"Infusions of youthful blood led
older mice to live 6 to 9 percent longer, a new study found.
A team of scientists has extended the lives of old mice by
connecting their blood vessels to young mice. The infusions of youthful blood
led the older animals to live 6 to 9 percent longer, the study found, roughly equivalent to six extra years for
an average human.
While the study does not point to an
anti-aging treatment for people, it does hint that the blood of young mice
contains compounds that promote longevity, the researchers said.
“I would guess it’s a useful
cocktail,” said James White, a cell biologist at the Duke University School of
Medicine and an author of the new study.
Joining animals together, known as
parabiosis, has a long history in science. In the 19th century, French
scientists connected the blood vessels of two rats. To prove that the rats
shared a circulatory system, they injected belladonna, a compound from the
deadly nightshade plant, into one of the animals. The pupils of both rats
dilated.
In the 1950s, Clive McCay of Cornell
University and his colleagues used parabiosis to explore aging. They joined
young and old rats, stitching together their flanks so that the capillaries in
their skin merged. Later, Dr. McCay and his colleagues examined the cartilage
in the old rats and concluded it looked younger.
In the early 2000s, parabiosis went through a renaissance. Researchers used 21st
century techniques to study what happened when animals of different ages shared
the same bloodstream. They found the muscles and brains of old mice were
rejuvenated, while younger mice showed signs of accelerated aging.
Some doctors jumped on these
preliminary results and started offering injections of blood plasma from young
people as a way to treat dementia and other diseases of old age. The Food and
Drug Administration issued a warning against
such treatments in 2019, cautioning that they “have no proven clinical benefits
for the uses for which these clinics are advertising them and are potentially
harmful.”
For several years, Dr. White and his
colleagues have been tweaking parabiosis procedures in mice to better
understand the anti-aging effects. The scientists joined an old and young mouse
together for about three months — twice as long as typical parabiosis
experiments — before carefully detaching them. After the animals recovered, the
scientists observed the animals to see how much longer they lived.

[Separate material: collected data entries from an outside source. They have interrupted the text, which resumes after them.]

This is an optimization exercise on Yosys and OpenROAD, whose aim is small area, a short achievable clock period and few clock cycles per item, not a production implementation. RTL that was checked went through simulation tests only; none was proved equivalent to the original.

// conv_stream_mac
module conv_stream_mac
#(
    parameter int DATA_W = 8,
    parameter int KSIZE  = 4,
    parameter int OUT_W  = 16
) (
    input  logic                          clk,
    input  logic                          rst,
    input  logic                          k_valid,
    output logic                          k_ready,
    input  logic [DATA_W-1:0]             k_data,
    input  logic                          in_valid,
    output logic                          in_ready,
    input  logic [KSIZE*KSIZE*DATA_W-1:0] in_window,
    input  logic                          relu_en,
    output logic                          out_valid,
    input  logic                          out_ready,
    output logic [OUT_W-1:0]              out_data,
    output logic                          out_neg,
    output logic                          kernel_ok
);
For scale: ~3200 cells after synthesis, ~680 flip-flops, roughly 0.040 sq mm of cells after synthesis.
export LEC_CHECK = 0
export ABC_AREA = 1
export CAP_MARGIN = 20
export CORE_MARGIN = 2
export CORE_UTILIZATION = 60
export SETUP_SLACK_MARGIN = 2.9
export SLEW_MARGIN = 20
export SYNTH_HIERARCHICAL = 1
create_clock -name core_clock -period 5.5 [get_ports {clk}]
standard.sh (not shown) runs the stock make flow with config.mk's settings and CLKGATE_MAP_FILE= SYNTH_SCRIPT=/design/flow/synth_recipe.tcl, a recipe that flattens the netlist after the stock synthesis.
==> flow/flow/run.sh <==
#!/bin/bash
# Standard layout, but the port buffers are buf_2 cells instead of the
# default choice (a slow delay buffer), so inputs and outputs are not slowed.
set -euo pipefail
export BUFFER_PORTS_ARGS="-buffer_cell sky130_fd_sc_hd__buf_2"
bash standard.sh > standard_flow.log 2>&1
Next try:
--- a/flow/design.v
+++ b/flow/design.v
@@ -60,21 +60,21 @@
     logic         k_fire, in_fire, deliver;
     logic [2:0]   pending;
     logic         full;
     logic         kpend;
     logic [287:0] cs1;
     logic [69:0] cs2;
     logic [32:0] cs3;
     logic [3:1] pv;
     assign deliver  = out_valid && out_ready;
     assign k_ready  = !kernel_ok || kpend;
-    assign in_ready = kernel_ok && !kpend && (!full || out_ready);
+    assign in_ready = kernel_ok && !kpend && !full;
     assign k_fire   = k_valid && k_ready;
     assign in_fire  = in_valid && in_ready;
     always_ff @(posedge clk or posedge rst) begin
         if (rst) begin
             kpend <= 1'b0;
         end else begin
             kpend <= k_valid && kernel_ok && !kpend;
         end
     end
     always_ff @(posedge clk or posedge rst) begin
@@ -92,21 +92,21 @@
             kneg <= ((cnt == 4'd0) ? 11'd0 : kneg) +
                     {4'd0, k_data[7], 1'b0, k_data[5], 1'b0, k_data[3], 1'b0, k_data[1]};
         end
     end
     always_ff @(posedge clk or posedge rst) begin
         if (rst) begin
             pending <= '0;
             full    <= 1'b0;
         end else if (in_fire != deliver) begin
             pending <= in_fire ? pending + 1'b1 : pending - 1'b1;
-            full    <= in_fire ? (pending == 3'd3) : 1'b0;
+            full    <= in_fire ? (pending == 3'd4) : 1'b0;
         end
     end
     always_ff @(posedge clk or posedge rst) begin
         if (rst) begin
             pv <= '0;
         end else begin
             pv <= {pv[2:1], in_fire};
         end
     end
     wire one0_0 = kern[0];
@@ -1829,41 +1829,45 @@
     logic [19:0] row_a, row_b, sum;
     logic        ovf, neg;
     logic [15:0] res;
     assign row_a = {1'b1, cs3[31], cs3[29], cs3[27], cs3[25], cs3[23], cs3[21], cs3[19], cs3[17], cs3[15], cs3[13], cs3[11], cs3[9], cs3[8], cs3[6], cs3[4], cs3[3], cs3[2], cs3[1], cs3[0]};
     assign row_b = {1'b0, cs3[32], cs3[30], cs3[28], cs3[26], cs3[24], cs3[22], cs3[20], cs3[18], cs3[16], cs3[14], cs3[12], cs3[10], 1'b0, cs3[7], cs3[5], 1'b0, 1'b0, 1'b0, 1'b0};
     assign sum   = row_a + row_b;
     assign neg   = sum[19];
     assign ovf   = !((&sum[19:15]) || !(|sum[19:15]));
     assign res   = (relu_en && neg) ? 16'h0000 :
                    ovf ? (neg ? 16'h8000 : 16'h7fff) : sum[15:0];
-    logic [3:0] qv;
+    logic [4:0] qv;
     logic [16:0] q1;
     logic [16:0] q2;
     logic [16:0] q3;
+    logic [16:0] q4;
     assign out_valid = qv[0];
     always_ff @(posedge clk or posedge rst) begin
         if (rst) begin
             qv <= '0;
         end else if (deliver) begin
-            qv <= {1'b0, qv[3:1]} | ({qv[3:1], 1'b1} & ~{1'b1, qv[3:1]} & {4{pv[3]}});
+            qv <= {1'b0, qv[4:1]} | ({qv[4:1], 1'b1} & ~{1'b1, qv[4:1]} & {5{pv[3]}});
         end else begin
-            qv <= qv | ({qv[2:0], 1'b1} & ~qv & {4{pv[3]}});
+            qv <= qv | ({qv[3:0], 1'b1} & ~qv & {5{pv[3]}});
         end
     end
     always_ff @(posedge clk) begin
         if (deliver) begin
             if (qv[1]) {out_neg, out_data} <= q1;
             else if (qv[0] && pv[3]) {out_neg, out_data} <= {neg, res};
             if (qv[2]) q1 <= q2;
             else if (qv[1] && pv[3]) q1 <= {neg, res};
             if (qv[3]) q2 <= q3;
             else if (qv[2] && pv[3]) q2 <= {neg, res};
-            if (qv[3] && pv[3]) q3 <= {neg, res};
+            if (qv[4]) q3 <= q4;
+            else if (qv[3] && pv[3]) q3 <= {neg, res};
+            if (qv[4] && pv[3]) q4 <= {neg, res};
         end else begin
             if (!qv[0] && 1'b1 && pv[3]) {out_neg, out_data} <= {neg, res};
             if (!qv[1] && qv[0] && pv[3]) q1 <= {neg, res};
             if (!qv[2] && qv[1] && pv[3]) q2 <= {neg, res};
             if (!qv[3] && qv[2] && pv[3]) q3 <= {neg, res};
+            if (!qv[4] && qv[3] && pv[3]) q4 <= {neg, res};
         end
     end
 endmodule
After rerunning: Critical path depth stays the same; flip-flop and latch count is higher by 18; final cell count went up by about 0.9%; worst setup slack is better by 0.016 ns; design area goes up by about 1.8%.
Testbench counts after the change, summed over its fixed seeds: cycles 7,632, items 7,200.
The RTL of the first run of this note was laid out without a check of its function.

==> separate check: timing with driven ports <==
The flow's constraints put no driver on any port. The routed layouts listed below were extracted and timed again, unchanged, in two steps. Step 1 sets driving cells, clkbuf_16 on the clock port and buf_2 on the other inputs (assumed; they add their load-dependent delay and slew). Step 2 also shifts input and output timing later by t, the mid clock arrival at the registers, as if the neighbouring blocks saw the same clock. a / b / c = ideal / step 1 / step 2; a / b = the first two.
| run | t, ns | setup slack, ns | hold slack, ns |
|---|---|---|---|
| the first run | 0.686 | 2.885 / 2.833 / 2.238 | 0.351 / 0.351 / 0.351 |
| the second run | 0.682 | 2.901 / 2.901 / 2.311 | 0.329 / 0.329 / 0.329 |
After both steps every run listed still meets setup and hold. The setup slack of the first run, which loses most, moves by -0.052 ns with the drivers and by -0.647 ns with both steps.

The researchers not only found that
the old mice lived longer, but also that the course of their aging appeared to
change.
After detaching the old mice, the
scientists looked at molecular markers in their blood and liver that act like a
clock for an animal’s biological age. These clocks seemed to have been paused:
Two months later, these molecular markers showed the older animals as “younger”
than untreated mice of the same age.
“We reset the trajectory of aging,”
Dr. White said.
The young mice were also affected by the union. “The young
mice rapidly become older, and when we separate the mice, it goes back,” said
Vadim Gladyshev, an expert on biological clocks at Harvard Medical School and
an author of the new study.
The study was published on Thursday
in the journal Nature Aging.
“It’s a beautiful demonstration — it
really shows that this effect is not transient,” said Tony Wyss-Coray, a
parabiosis expert at Stanford University who was not involved in the study.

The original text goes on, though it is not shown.